The diver was a 49-year-old female with over 200-lifetime dives. She had no known medical history, and didn't take any medications regularly and was generally healthy and fit.
Her trip was to a favoured Caribbean island for a week-long dive holday. Over six days she had 21 issue free dives, all of which were on air and were within the NDL of her computer. She performed a 5m safety stop at the end of all dives. The maxs depth of her deepest dive was 34m; the rest of the dives ranged from 9m to 27m. The diver didn't consume an excessive about of alchole or other behaviours that could have negatively affected her health or safety while on holiday.
On the day of her departure, the diver's preflight surface interval was over 24hr. She had no specific complaints but did have a general sense of feeling unwell. During the first of her two flights, she began to experience deep muscle and joint aches. The discomfort was in multiple areas and accompanied by nausea and a severe headache. The symptoms did not resolve on the ground between flights, and they did not worsen during the second flight. She arrived home and hoped to recover by getting some rest. After a less-than-recuperative night's sleep, her symptoms did not diminish and, concerned about the possibility of decompression sickness (DCS), she decided to contact DAN.
The DAN medic to whom she spoke suggested that urgent medical attention was sort at the closest emergency department. While the possibility of decompression injury could not be ruled out, the timing and the nature of her symptoms made other possible explanations more likely. When she arrived at the emergency department, she had a fever of 39°C. She underwent a variety of diagnostic procedures, including several laboratory tests and thorough physical and neurological examinations. All indications pointed to a diagnosis of dengue fever, not DCS.
The hospital staff administered appropriate supportive care, which included IV fluids and medications to help manage her pain and nausea. She got discharged, and the doctor instructed her family on how to monitor her condition and continue her care. The fever and nausea subsided within three days, and the aches and headache finally resolved after two weeks.
This case should serve as a reminder that travel to tropical areas exposes divers to risks beyond those associated with diving. The timing and nature of this diver's symptoms justifiably led her to suspect the symptoms may not have related to diving. However, she wisely deferred to the expertise of medical professionals and, in doing so, received prompt evaluation and care for the illness she had (It is worth noting that the established flying-after-diving guidelines are associated with a consistently high safety record.)
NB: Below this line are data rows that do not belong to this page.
[src/slc_pkg.sv]
// Constants, register map and carrier types for the second-level cache timing control.
// Assumes a single core clock domain and a byte-wide register port.
`default_nettype none
package slc_pkg;
  localparam logic [7:0] SLC_CTRL_OFS = 8'hD0;
  localparam logic [7:0] SLC_STAT_OFS = 8'hD1;
  localparam logic [7:0] SLC_CTRL_RST = 8'h00;
  localparam int SLC_FIRST_RD_BIT = 0;
  localparam int SLC_BURST_RD_BIT = 1;
  localparam int SLC_WR_NOWS_BIT = 2;
  localparam int SLC_SIZE_LSB = 3;
  localparam int SLC_ENGAGE_BIT = 5;
  localparam int SLC_SUSP_DRIVE_BIT = 6;
  localparam int SLC_CS_GAP_BIT = 7;
  localparam logic [1:0] SLC_SIZE_RSVD = 2'h3;
  localparam logic [1:0] SLC_FIRST_SLOW = 2'h3;
  localparam logic [1:0] SLC_FIRST_FAST = 2'h2;
  localparam logic [1:0] SLC_BURST_SLOW = 2'h2;
  localparam logic [1:0] SLC_BURST_FAST = 2'h1;
  localparam logic [1:0] SLC_WR_BASE = 2'h1;
  localparam logic [1:0] SLC_LAST_BEAT = 2'h3;
  localparam logic [1:0] SLC_STRAP_WAIT = 2'h2;

  typedef struct packed {
    logic [7:0] addr;
    logic [7:0] wdata;
    logic wr;
    logic rd;
  } slc_bus_req_t;

  typedef enum logic [1:0] {
    SLC_IDLE = 2'h0,
    SLC_FIRST = 2'h1,
    SLC_BURST = 2'h3,
    SLC_WRITE = 2'h2
  } slc_state_t;
endpackage
`default_nettype wire

[src/slc_timing_ctrl.sv]
// Second-level cache control register and cache cycle sequencer with SRAM select pins.
// Assumes requests come from logic on core_clk; straps and power-state inputs are asynchronous pins.
//
// The implementer's own choice: the strobed register port.
`default_nettype none
module slc_timing_ctrl (
  input wire logic core_clk,
  input wire logic rst_b,
  input wire slc_pkg::slc_bus_req_t bus_req,
  output logic [7:0] rd_data,
  input wire logic cyc_req,
  input wire logic cyc_write,
  output logic cyc_busy,
  output logic xfer_ack,
  output logic cyc_done,
  input wire logic cache_strap,
  input wire logic suspend_pin,
  input wire logic stop_grant_pin,
  output logic [3:0] cache_chip_selects_n,
  output logic cache_chip_selects_oe,
  output logic shared_pin_out,
  output logic shared_pin_oe,
  output logic [1:0] cache_size,
  output logic cache_active,
  output logic cache_if_enabled
);
  logic [1:0] rst_q;
  logic rst_n;
  logic [2:0] pin_q1;
  logic [2:0] pin_q2;
  logic strap_s;
  logic susp_s;
  logic sg_s;
  logic strap_taken;
  logic [1:0] strap_wait;
  logic [7:0] ctrl;
  slc_pkg::slc_state_t state;
  logic [1:0] cnt;
  logic [1:0] beat;
  logic burst_slow;
  logic compat_clk;
  logic start;
  logic ctl_drive;
  logic [1:0] first_len;
  logic [1:0] burst_len;
  logic [1:0] wr_len;

  always_ff @(posedge core_clk or negedge rst_b) begin
    if (!rst_b) begin
      rst_q <= 2'h0;
    end else begin
      rst_q <= {rst_q[0], 1'b1};
    end
  end
  assign rst_n = rst_q[1];

  always_ff @(posedge core_clk or negedge rst_n) begin
    if (!rst_n) begin
      pin_q1 <= 3'h0;
      pin_q2 <= 3'h0;
    end else begin
      pin_q1 <= {cache_strap, suspend_pin, stop_grant_pin};
      pin_q2 <= pin_q1;
    end
  end
  assign strap_s = pin_q2[2];
  assign susp_s = pin_q2[1];
  assign sg_s = pin_q2[0];

  // strap capture once
  // The synchroniser leaves reset empty, so the strap is caught only once both stages hold the pin.
  always_ff @(posedge core_clk or negedge rst_n) begin
    if (!rst_n) begin
      strap_wait <= 2'h0;
      strap_taken <= 1'b0;
      cache_if_enabled <= 1'b0;
    end else if (!strap_taken) begin
      if (strap_wait == slc_pkg::SLC_STRAP_WAIT) begin
        strap_taken <= 1'b1;
        cache_if_enabled <= !strap_s;
      end else begin
        strap_wait <= strap_wait + 2'h1;
      end
    end
  end

  always_ff @(posedge core_clk or negedge rst_n) begin
    if (!rst_n) begin
      ctrl <= slc_pkg::SLC_CTRL_RST;
    end else if (bus_req.wr && bus_req.addr == slc_pkg::SLC_CTRL_OFS) begin
      ctrl <= bus_req.wdata;
    end
  end

  // Unmapped offsets read as zero so probing software sees no phantom registers.
  always_ff @(posedge core_clk or negedge rst_n) begin
    if (!rst_n) begin
      rd_data <= 8'h00;
    end else if (bus_req.rd && bus_req.addr == slc_pkg::SLC_CTRL_OFS) begin
      rd_data <= ctrl;
    end else if (bus_req.rd && bus_req.addr == slc_pkg::SLC_STAT_OFS) begin
      rd_data <= {3'h0, sg_s, susp_s, cyc_busy, cache_active, cache_if_enabled};
    end else begin
      rd_data <= 8'h00;
    end
  end

  assign first_len = ctrl[slc_pkg::SLC_FIRST_RD_BIT] ? slc_pkg::SLC_FIRST_FAST : slc_pkg::SLC_FIRST_SLOW;
  assign burst_len = burst_slow ? slc_pkg::SLC_BURST_SLOW : slc_pkg::SLC_BURST_FAST;
  assign wr_len = ctrl[slc_pkg::SLC_WR_NOWS_BIT] ? slc_pkg::SLC_WR_BASE : slc_pkg::SLC_WR_BASE + 2'h1;
  assign start = cyc_req && cache_active && state == slc_pkg::SLC_IDLE;
  assign ctl_drive = !susp_s || ctrl[slc_pkg::SLC_SUSP_DRIVE_BIT];

  always_ff @(posedge core_clk or negedge rst_n) begin
    if (!rst_n) begin
      cache_active <= 1'b0;
      cache_size <= 2'h0;
    end else begin
      cache_size <= ctrl[slc_pkg::SLC_SIZE_LSB +: 2];
      cache_active <= cache_if_enabled && ctrl[slc_pkg::SLC_ENGAGE_BIT] && !susp_s && !sg_s
                      && ctrl[slc_pkg::SLC_SIZE_LSB +: 2] != slc_pkg::SLC_SIZE_RSVD;
    end
  end

  always_ff @(posedge core_clk or negedge rst_n) begin
    if (!rst_n) begin
      state <= slc_pkg::SLC_IDLE;
      cnt <= 2'h0;
      beat <= 2'h0;
      burst_slow <= 1'b0;
      xfer_ack <= 1'b0;
      cyc_done <= 1'b0;
    end else begin
      xfer_ack <= 1'b0;
      cyc_done <= 1'b0;
      case (state)
        slc_pkg::SLC_IDLE: begin
          if (start) begin
            state <= cyc_write ? slc_pkg::SLC_WRITE : slc_pkg::SLC_FIRST;
            cnt <= (cyc_write ? wr_len : first_len) - 2'h1;
            beat <= 2'h0;
            burst_slow <= ctrl[slc_pkg::SLC_BURST_RD_BIT];
          end
        end
        slc_pkg::SLC_FIRST, slc_pkg::SLC_BURST: begin
          if (cnt == 2'h0) begin
            xfer_ack <= 1'b1;
            if (beat == slc_pkg::SLC_LAST_BEAT) begin
              state <= slc_pkg::SLC_IDLE;
              cyc_done <= 1'b1;
            end else begin
              state <= slc_pkg::SLC_BURST;
              beat <= beat + 2'h1;
              cnt <= burst_len - 2'h1;
            end
          end else begin
            cnt <= cnt - 2'h1;
          end
        end
        default: begin
          if (cnt == 2'h0) begin
            xfer_ack <= 1'b1;
            cyc_done <= 1'b1;
            state <= slc_pkg::SLC_IDLE;
          end else begin
            cnt <= cnt - 2'h1;
          end
        end
      endcase
    end
  end

  always_ff @(posedge core_clk or negedge rst_n) begin
    if (!rst_n) begin
      cyc_busy <= 1'b0;
      compat_clk <= 1'b0;
      cache_chip_selects_n <= 4'hF;
      cache_chip_selects_oe <= 1'b0;
      shared_pin_out <= 1'b1;
      shared_pin_oe <= 1'b0;
    end else begin
      cyc_busy <= start || (state != slc_pkg::SLC_IDLE && !cyc_done);
      compat_clk <= !compat_clk;
      cache_chip_selects_oe <= ctl_drive;
      if (cache_active && (state != slc_pkg::SLC_IDLE || !ctrl[slc_pkg::SLC_CS_GAP_BIT])) begin
        cache_chip_selects_n <= 4'h0;
      end else begin
        cache_chip_selects_n <= 4'hF;
      end
      shared_pin_out <= cache_if_enabled ? (state == slc_pkg::SLC_IDLE) : compat_clk;
      // The pin floats until the strap names its function, so no stray edge reaches the tag RAM.
      shared_pin_oe <= strap_taken && (cache_if_enabled ? ctl_drive : 1'b1);
    end
  end
endmodule
`default_nettype wire

[config.mk]
export PLATFORM = sky130hd
export DESIGN_NAME = slc_timing_ctrl
export DESIGN_NICKNAME = d
export VERILOG_FILES = /design/src/slc_pkg.sv /design/src/slc_timing_ctrl.sv
export SDC_FILE = /design/constraint.sdc
export NUM_CORES = 1
export LEC_CHECK = 0
export ABC_AREA = 1
export BUFFER_PORTS_ARGS = -buffer_cell sky130_fd_sc_hd__buf_4
export CORE_ASPECT_RATIO = 0.6
export CORE_UTILIZATION = 35
export CTS_CLUSTER_SIZE = 25
export DETAILED_ROUTE_END_ITERATION = 16
export PLACE_DENSITY_LB_ADDON = 0.2
export REMOVE_ABC_BUFFERS = 1
export SYNTH_ARGS = -nofsm -noshare
export SYNTH_HDL_FRONTEND = slang
export SYNTH_SLANG_ARGS = --single-unit
[constraint.sdc]
create_clock -name core_clk -period 3.7 [get_ports core_clk]
set_input_delay 0.74 -clock core_clk [delete_from_list [all_inputs] [get_ports core_clk]]
set_output_delay 0.74 -clock core_clk [all_outputs]
set_load 0.1 [all_outputs]
==> out/qor.txt, run 1 <==
Status -> complete, but fails checks
Violated checks -> DRC
FF-to-FF End -> cnt[1]
Met2 WL -> 1.60 mm
Wirelength per Cell -> 12.7 um
Multi-input gate area -> 629 um^2
Unrepaired setup endpoints after global routing -> no
Post-CTS setup buffers -> 0
P_leak -> 1.25 nW
Die Span Y -> 59.5 um
Via count -> 1445
Hold Vio Cnt, Final -> 0
Synth Register Bits -> 46
Routed WL -> 3.94 mm
Antenna fix cells -> 0
R2r startpoint -> cnt[0]
Final Cycle Share -> 51.5%
Clock-pin slew on the worst setup and hold paths -> 0.09 ns
Row cnt -> 20
Worst vdd ir -> 265 uV
First DRT Iteration DRCs -> 75
Cts repair resizes -> 0
Post-route ant nets -> 0
Placer Congestion -> 0.757
Clock insertion delay at the later pin of the skew report -> 0.29 ns
Critical-path cell list -> buf_4
CTS tree -> built
F_max -> 525 MHz
Power density over cell area -> 593 mW/mm^2
Die Width -> 97.8 um
Highest routed layer -> met4
First-pass GRT wire length -> 6.78 mm
Core Box Area -> 0.00518 mm^2
Gr ovfl total -> 0
Crit path max fanout -> 7
WL met1 -> 2.03 mm
Critical Path Start Type -> register
Top Ports -> 47
Port Buffers -> 46
Final min period -> 1.90 ns
Required time of the critical path -> 2.96 ns
Syn_area_per_cell -> 9.73 um^2
Crit path from -> cache_if_enabled
Dpl cells -> 303
Die area -> 0.00582 mm^2
Synth warnings -> 0
WP buf/inv -> 1
Critical path class -> reg -> out
Worst EP arrival -> 1.16 ns
# DRC -> 4
R2r worst-path depth -> 6
Register area -> 0.00115 mm^2
Worst stage delay on the critical path -> 0.52 ns
WP depth -> 1
Hold Buf Count CTS -> 0
Netlist Area Pre-Place -> 0.00193 mm^2
Root Driver -> clkbuf_8
Share of cells above drive strength 1 -> 26.1%
Total Routing Usage GR -> 15.8%
Initial antenna violation count -> 0
Setup tns final -> 0 ns
Detail Route met3 WL -> 259 um
Setup ws final -> 1.80 ns
Total CTS buffers -> 5
Unique masters post-synth -> 29
Fin. max-slew vios -> 0
Worst min path class -> in -> async
Final Non-Filler Cells -> 311
Crit-path leading delay family -> flip-flops
Nets -> 273
Slew at the pin closest to its max-slew limit -> 0.954 ns
DR pass1 iterations -> 10
Setup WS pre-CTS -> 1.70 ns
Worst setup EP type -> primary output
Setup violations, final -> 0
End of the critical path -> cache_if_enabled
Post-DR vias/cell -> 4.65
Fillers -> 520
Setup Skew -> 0.00789 ns
Relative slew margins -> 36.4%
Area Overhead vs Synth -> 25.4%
Util after Layout -> 46.6%
Largest net degree at the start of global routing -> 45
Synth Instances -> 198
Internal reg-to-reg setup slack -> 2.27 ns
Slowest-stage cell, CP -> dfrtp_1
DP Wirelength -> 2.91 mm
Seq/Total Area, Yosys -> 59.9%
Htree depth -> 2
Vias in the first global route -> 1419
Initial core utilization -> 37.2%
Clock buffer depth -> 2
Max-cap violations -> 0
Sink Count -> 46
==> where the power goes <==
group | switching, mW | internal [mW] | total, mW
clock network | 0.165 | 0.202 | 0.367
logic | 0.317 | 0.124 | 0.441
registers | 0.0601 | 0.564 | 0.624
==> layout make-up <==
type                    count  area share [%]
multi-input cells         120            26.0
well taps                  66            3.42
repair buffers             46            14.3
flip-flops and latches     46            47.8
clock inverters             2            1.55
inverters                  25            3.88
clock buffers               6            3.00
==> cell families after synthesis <==
| family | after synthesis | share of synthesized area (%) |
|---|---|---|
| other | 1 | 0.195 |
| and+or+nand+nor | 98 | 24.6 |
| adders and majority gates | 4 | 2.60 |
| AOI/OAI and AO/OA | 16 | 4.81 |
| xor gates and xnor gates | 1 | 0.455 |
| DFF | 46 | 59.9 |
| buffers and inverters | 32 | 7.47 |
==> worst min path at each step <==
stage	start	end	slack, ns
floorplan	pin_q1[0]	pin_q2[0]	0.33
global placement	rst_q[0]	rst_q[1]	0.33
detailed placement	rst_q[0]	rst_q[1]	0.33
CTS	rst_b	rst_q[1]	0.19
global route	rst_b	rst_q[1]	0.18
finish	rst_b	rst_q[1]	0.20
==> cells in the mapped netlist (all sizes together) <==
| cell | number | share of area, % |
|---|---|---|
| dfstp | 2 | 2.7 |
| a21boi | 2 | 0.78 |
| a21oi | 1 | 0.26 |
| ha | 4 | 2.6 |
| o21ai | 11 | 3.1 |
| nor2 | 12 | 2.7 |
| nand3 | 16 | 5.1 |
| nand4 | 13 | 4.2 |
| buf | 7 | 2.6 |
| dfrtp | 44 | 57 |
| and2 | 1 | 0.32 |
| a211oi | 1 | 0.39 |
| nor3 | 1 | 0.84 |
| inv | 25 | 4.9 |
| conb | 1 | 0.19 |
| xor2 | 1 | 0.45 |
| nand2 | 52 | 10 |
| a31oi | 1 | 0.32 |
| nand3b | 3 | 1.2 |
==> sequential cells by signal, summed over array words and instances, names as in the netlist, 2 cells and up <==
name / count
pin_q2: 3
cache_size: 2
state: 2
ctrl: 8
rd_data: 8
rst_q: 2
strap_wait: 2
cnt: 2
pin_q1: 3
beat: 2
==> per-stage QoR <==
step	hold slack (ns)	power, mW	cell area [um^2]
2_1_floorplan	0.331	0.952	1880
6_report	0.204	1.43	2420
5_1_grt	0.176	1.53	2420
4_1_cts	0.193	1.45	2420
3_3_place_gp	0.331	1.07	2310
3_5_place_dp	0.335	1.08	2310
==> layout by cell type (no fill, tap or decap), types with 2 or more instances in the layout <==
master	Yosys	final
nand2_1	51	51
buf_4	4	46
dfrtp_1	44	43
inv_1	23	23
nand3_1	14	14
nand4_1	13	13
nor2_1	11	11
o21ai_0	8	8
clkbuf_8	0	5
ha_1	4	4
nand3b_1	3	3
inv_2	2	2
a21boi_0	2	2
o21ai_1	2	2
dfstp_2	2	2
==> per-layer routing <==
| layer | up-vias | global-route usage [%] |
|---|---|---|
| met3 | 4 | 4.72 |
| met4 | 0 | 7.14 |
| met2 | 38 | 21.7 |
| li1 | 726 | - |
| met1 | 677 | 22.8 |
| met5 | - | 0 |
(Power assumes the default switching activity.)
==> run 2, diff against run 1 <==
- clock period: 3.7 -> 1.81 ns (I/O delays scaled with it)
==> out/qor.txt, run 2 (synthesized netlist as in run 1, its figures left out) <==
Status -> complete, but fails checks
Violated checks -> DRC
Critical path class -> reg -> out
Worst setup EP type -> primary output
Htree depth -> 2 (unchanged)
Die Span Y -> 59.5 um (unchanged)
Placer Congestion -> 0.799 (+5.6%)
Area Overhead vs Synth -> 29.0%
Required time of the critical path -> 1.45 ns (-1.51 ns)
Setup ws final -> 0.291 ns (-1.51 ns)
R2r worst-path depth -> 7 (+1)
Final Non-Filler Cells -> 314 (+0.96%)
Worst stage delay on the critical path -> 0.52 ns (about the same)
Dpl cells -> 305 (+0.66%)
Die area -> 0.00582 mm^2 (unchanged)
Register area -> 0.00115 mm^2 (unchanged)
Post-CTS setup buffers -> 0 (unchanged)
Post-route ant nets -> 0 (unchanged)
Cts repair resizes -> 0 (unchanged)
Gr ovfl total -> 0 (unchanged)
Max-cap violations -> 0 (unchanged)
Critical-path cell list -> buf_4
Crit path max fanout -> 7 (unchanged)
Vias in the first global route -> 1318 (-7.1%)
Crit-path leading delay family -> flip-flops
Final min period -> 1.52 ns
Post-DR vias/cell -> 4.60 (-1.1%)
WP buf/inv -> 1 (unchanged)
Relative slew margins -> 66.4% (+30 points)
Clock-pin slew on the worst setup and hold paths -> 0.08 ns (about the same)
Nets -> 276 (+1.1%)
First DRT Iteration DRCs -> 55 (-27%)
Worst hold margin -> 0.172 ns (-0.0317 ns)
First-pass GRT wire length -> 6.49 mm (-4.3%)
Row cnt -> 20 (unchanged)
Share of cells above drive strength 1 -> 27.0% (+0.89 points)
Unrepaired setup endpoints after global routing -> no
Initial antenna violation count -> 0 (unchanged)
Port Buffers -> 46 (unchanged)
Hold Vio Cnt, Final -> 0 (unchanged)
Core Box Area -> 0.00518 mm^2 (unchanged)
Biggest regs -> ctrl x8, rd_data x8
Largest net degree at the start of global routing -> 24 (-47%)
Multi-input gate area -> 629 um^2 (unchanged)
Final Cycle Share -> 83.9%
CTS tree -> built
Via count -> 1443 (-0.14%)
Worst Hold Depth -> 1
Routed WL -> 3.89 mm (-1.2%)
R2r startpoint -> cnt[0]
Hold Path Origin -> suspend_pin
Critical Path Start Type -> register
Internal reg-to-reg setup slack -> 0.45 ns (-1.82 ns)
Worst vdd ir -> 527 uV (+99%)
DP Wirelength -> 2.98 mm (+2.4%)
Slowest-stage cell, CP -> dfrtp_1
Fin. max-slew vios -> 0 (unchanged)
Die Width -> 97.8 um (unchanged)
Fillers -> 499 (-4.0%)
Clock insertion delay at the later pin of the skew report -> 0.29 ns (about the same)
Setup WS pre-CTS -> 0.427 ns (-1.27 ns)
Root Driver -> clkbuf_8
Hold Buf Count CTS -> 1 (+1)
Sink Count -> 46 (unchanged)
Setup violations, final -> 0 (unchanged)
Wirelength per Cell -> 12.4 um (-2.2%)
Setup Skew -> 0.00510 ns (-0.00279 ns)
P_leak -> 1.29 nW (+3.1%)
# DRC -> 4 (unchanged)
Power density over cell area -> 1250 mW/mm^2 (+110%)
Clock buffer depth -> 2 (unchanged)
Slew at the pin closest to its max-slew limit -> 0.504 ns (-0.450 ns)
Total Routing Usage GR -> 14.9% (-0.83 points)
Antenna fix cells -> 0 (unchanged)
Worst min path class -> in -> reg
Top Ports -> 47 (unchanged)
Most common cell after layout, fill and taps aside -> nand2_1
Hold Path End -> pin_q1[1]
Total CTS buffers -> 5 (unchanged)
Most frequent cells in the layout -> nand2_1 (51), buf_4 (47), dfrtp_1 (43)
F_max -> 658 MHz
Initial core utilization -> 37.2% (unchanged)
Worst EP arrival -> 1.16 ns (about the same)
DR pass1 iterations -> 10 (unchanged)
FF-to-FF End -> cnt[0]
-- run 2: per-layer routing --
metal | up-vias | routed length, um | GRT usage, %
li1 | 735 | - | -
met4 | 0 | 22 | 4.76
met3 | 2 | 244 | 4.60
met1 | 674 | 2050 | 22.3
met2 | 32 | 1570 | 20.4
met5 | - | 0 | 0
-- run 2: how the worst max path moves through the flow --
stage	to	slack, ns	startpoint	cells after the start
after global placement	ctrl[7]	0.43	bus_req[13]	6
after detailed placement	ctrl[6]	0.43	bus_req[13]	6
after CTS	cache_if_enabled	0.28	cache_if_enabled	1
after global routing	cache_if_enabled	0.24	cache_if_enabled	1
final	cache_if_enabled	0.29	cache_if_enabled	1
after floorplan	cache_chip_selects_n[0]	-0.37	cache_chip_selects_n[1]	0
-- run 2: layout make-up --
class,instances,area share (%)
Timing Repair Buffer,49,15.4
Tap cell,66,3.32
Clock buffer,6,3.32
Clock inverter,2,2.42
Inverter,25,3.77
Sequential cell,46,46.5
Multi-Input combinational cell,120,25.3
-- run 2: where the power goes --
group / leakage [nW] / total (mW) / switching [mW] / internal (mW)
Combinational: 0.634 / 0.909 / 0.648 / 0.261
Clock: 0.0714 / 0.923 / 0.335 / 0.589
Sequential: 0.584 / 1.27 / 0.114 / 1.15
Total: 1.29 / 3.10 / 1.10 / 2.00
-- run 2: stage by stage --
step	util (%)	total power, mW	TNS, ns	instance area [um^2]
3_5_place_dp	45.0	2.20	0	2330
6_report	48.0	3.10	0	2490
5_1_grt	48.0	3.29	0	2490
4_1_cts	48.0	3.13	0	2490
2_1_floorplan	-	1.95	-1.49	1880
3_3_place_gp	45.0	2.19	0	2330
The importance of receiving a medical assessment that considers multiple possible diagnoses was crucial. While localised pain and severe fatigue are common symptoms of DCS, generalised muscle pains and fever are not. The evaluating physician recognised this and expanded the differential diagnosis list accordingly. The diagnosis of dengue fever is made based on clinical findings (signs and symptoms). As well as a history of travel to known risk areas. Fortunately, this tropical disease is not generally life-threatening, and full recovery is expected within a few weeks, as occurred in this case.
Most divers are familiar with the signs and symptoms of DCS, but it is essential to remember that these signs and symptoms are not exclusive to DCS and may indicate other maladies.
Dengue fever is a mosquito-borne infection. There is a documented rise in infection rates throughout the Caribbean and the southeastern United States. Rates have not increased to an alarming level, but travellers should be aware of the disease. The infection is characterised by an acute onset of a fever three to 14 days after being bitten by an infected mosquito. The classic dengue fever presents, after this incubation period, as follows:
- Acute fever
- Aches/pain in muscles and joints
- Severe frontal headache
- Acute pain behind the eyes
- Nausea and loss of appetite
- In rare cases, bleeding
The pain associated with the disease can be severe, especially in subsequent infections. This intense pain gave rise to dengue's nickname, ‘breakbone fever’. Medical care for infected people aims to reduce symptoms, as there is no cure (nor is there a vaccine). You manage the fever and pain with acetaminophen (Tylenol). Avoid aspirin, ibuprofen, naproxen and other nonsteroidal anti-inflammatory drugs (NSAIDs) as these can promote bleeding.
In most cases, the fever resolves within a few days, but fatigue may persist for days to weeks. To learn more about dengue and other tropical diseases, check the online information and updates from the European Centre for Disease Prevention and Control or the World Health Organisation. As always, if you develop symptoms after diving, do not hesitate to contact DAN.
You can see more content from Dan Europe from their regular column, or check out the DAN website for more information about medical advice and diver insurance.
I’ve had a very similar experience but my symptoms started about ten days after I returned to the UK. I contacted my GP who told me it was most probably flu (I did tell them I had just got back from Sulawesi). After a week I went back to work but actually got a lot worse. I contacted the GP again who now started to take it all a bit more seriously.
It was thought to be Dengue at first, my gums were bleeding and my tears were pink. It turned out when the results arrived six weeks later that I’d had hepatitis E. ‘Luckily it wasn’t one of the more serious forms but still very unpleasant and took a long time to fully recover from a big weightloss etc.